Saved entries:
File: config.mk
export PLATFORM = sky130hd
export DESIGN_NAME = fifo
export DESIGN_NICKNAME = d
export VERILOG_FILES = /design/src/rtl/fifo_pkg.sv /design/src/rtl/fifo_mem.sv /design/src/rtl/fifo.sv
export SDC_FILE = /design/constraint.sdc
export NUM_CORES = 1
export LEC_CHECK = 0
export BUFFER_PORTS_ARGS = -buffer_cell sky130_fd_sc_hd__buf_2
export CORE_MARGIN = 2
export CORE_UTILIZATION = 55
export CTS_BUF_LIST = sky130_fd_sc_hd__clkbuf_8 sky130_fd_sc_hd__clkbuf_16
export CTS_CLUSTER_SIZE = 28
export DETAILED_ROUTE_END_ITERATION = 6
export GPL_TIMING_DRIVEN = 0
export PLACE_DENSITY = 0.8
export SLEW_MARGIN = 25
export SYNTH_ARGS = -nofsm -noshare
export SYNTH_HDL_FRONTEND = slang
export SYNTH_HIERARCHICAL = 1
export SYNTH_SLANG_ARGS = --single-unit
File: constraint.sdc
create_clock -name CLK -period 3.1 [get_ports CLK]
set_input_delay 0.155 -clock CLK [delete_from_list [all_inputs] [get_ports CLK]]
set_output_delay 0.155 -clock CLK [all_outputs]
set_load 0.005 [all_outputs]
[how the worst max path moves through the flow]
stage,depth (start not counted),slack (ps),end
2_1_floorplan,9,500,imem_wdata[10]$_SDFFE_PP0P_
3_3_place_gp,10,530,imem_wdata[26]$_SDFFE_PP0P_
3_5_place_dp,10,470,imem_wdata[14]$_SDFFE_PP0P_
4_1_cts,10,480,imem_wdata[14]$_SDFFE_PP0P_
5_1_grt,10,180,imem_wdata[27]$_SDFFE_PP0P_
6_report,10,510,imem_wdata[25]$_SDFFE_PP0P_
===== config.mk =====
export PLATFORM = sky130hd
export DESIGN_NAME = demux_l2
export DESIGN_NICKNAME = d
export VERILOG_FILES = /design/src/rtl/demux_l2.sv
export SDC_FILE = /design/constraint.sdc
export NUM_CORES = 1
export LEC_CHECK = 0
export CAP_MARGIN = 15
export CORE_MARGIN = 1.5
export CORE_UTILIZATION = 40
export CTS_CLUSTER_DIAMETER = 30
export CTS_CLUSTER_SIZE = 16
export DETAILED_ROUTE_END_ITERATION = 6
export PLACE_DENSITY = 0.66
export SKIP_LAST_GASP = 1
export SYNTH_ARGS = -nofsm -noshare
export SYNTH_HDL_FRONTEND = slang
export SYNTH_SLANG_ARGS = --single-unit

===== constraint.sdc =====
create_clock -name clk_4f -period 1.72 [get_ports clk_4f]
set_input_delay 0.344 -clock clk_4f [delete_from_list [all_inputs] [get_ports clk_4f]]
set_output_delay 0.344 -clock clk_4f [all_outputs]
set_load 0.03 [all_outputs]
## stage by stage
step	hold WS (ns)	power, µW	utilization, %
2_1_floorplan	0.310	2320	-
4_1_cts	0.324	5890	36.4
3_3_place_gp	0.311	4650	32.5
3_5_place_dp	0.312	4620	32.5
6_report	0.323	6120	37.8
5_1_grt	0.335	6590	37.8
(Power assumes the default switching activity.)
`config.mk`:
```
export PLATFORM = sky130hd
export DESIGN_NAME = mem_port_arbiter
export DESIGN_NICKNAME = d
export VERILOG_FILES = /design/src/rtl/mem_arb_pkg.sv /design/src/rtl/arb_streak_counter.sv /design/src/rtl/mem_port_arbiter.sv
export SDC_FILE = /design/constraint.sdc
export NUM_CORES = 1
export LEC_CHECK = 0
export ABC_AREA = 1
export CORE_AREA = 2 2 54 56
export DETAILED_ROUTE_END_ITERATION = 8
export DIE_AREA = 0 0 56 58
export DONT_BUFFER_PORTS = 1
export GPL_ROUTABILITY_DRIVEN = 0
export PLACE_DENSITY = 0.59
export SLEW_MARGIN = 5
export SYNTH_ARGS = -nofsm -noshare
export SYNTH_HDL_FRONTEND = slang
export SYNTH_SLANG_ARGS = --single-unit
```
`constraint.sdc`:
```
create_clock -name clk -period 3.75 [get_ports clk]
set_input_delay 0.75 -clock clk [delete_from_list [all_inputs] [get_ports clk]]
set_output_delay 0.75 -clock clk [all_outputs]
set_load 0.05 [all_outputs]
```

**YOUR ASSIGNMENT:**
Exactly the lines above from the one with "[how the worst" to the one with "5_1_grt,10,180,imem_wdata[27]$_SDFFE_PP0P_", both included, are to be quoted; leave the rest out.

**PROBLEM SOLUTION:**
[how the worst max path moves through the flow]
stage,depth (start not counted),slack (ps),end
2_1_floorplan,9,500,imem_wdata[10]$_SDFFE_PP0P_
3_3_place_gp,10,530,imem_wdata[26]$_SDFFE_PP0P_
3_5_place_dp,10,470,imem_wdata[14]$_SDFFE_PP0P_
4_1_cts,10,480,imem_wdata[14]$_SDFFE_PP0P_
5_1_grt,10,180,imem_wdata[27]$_SDFFE_PP0P_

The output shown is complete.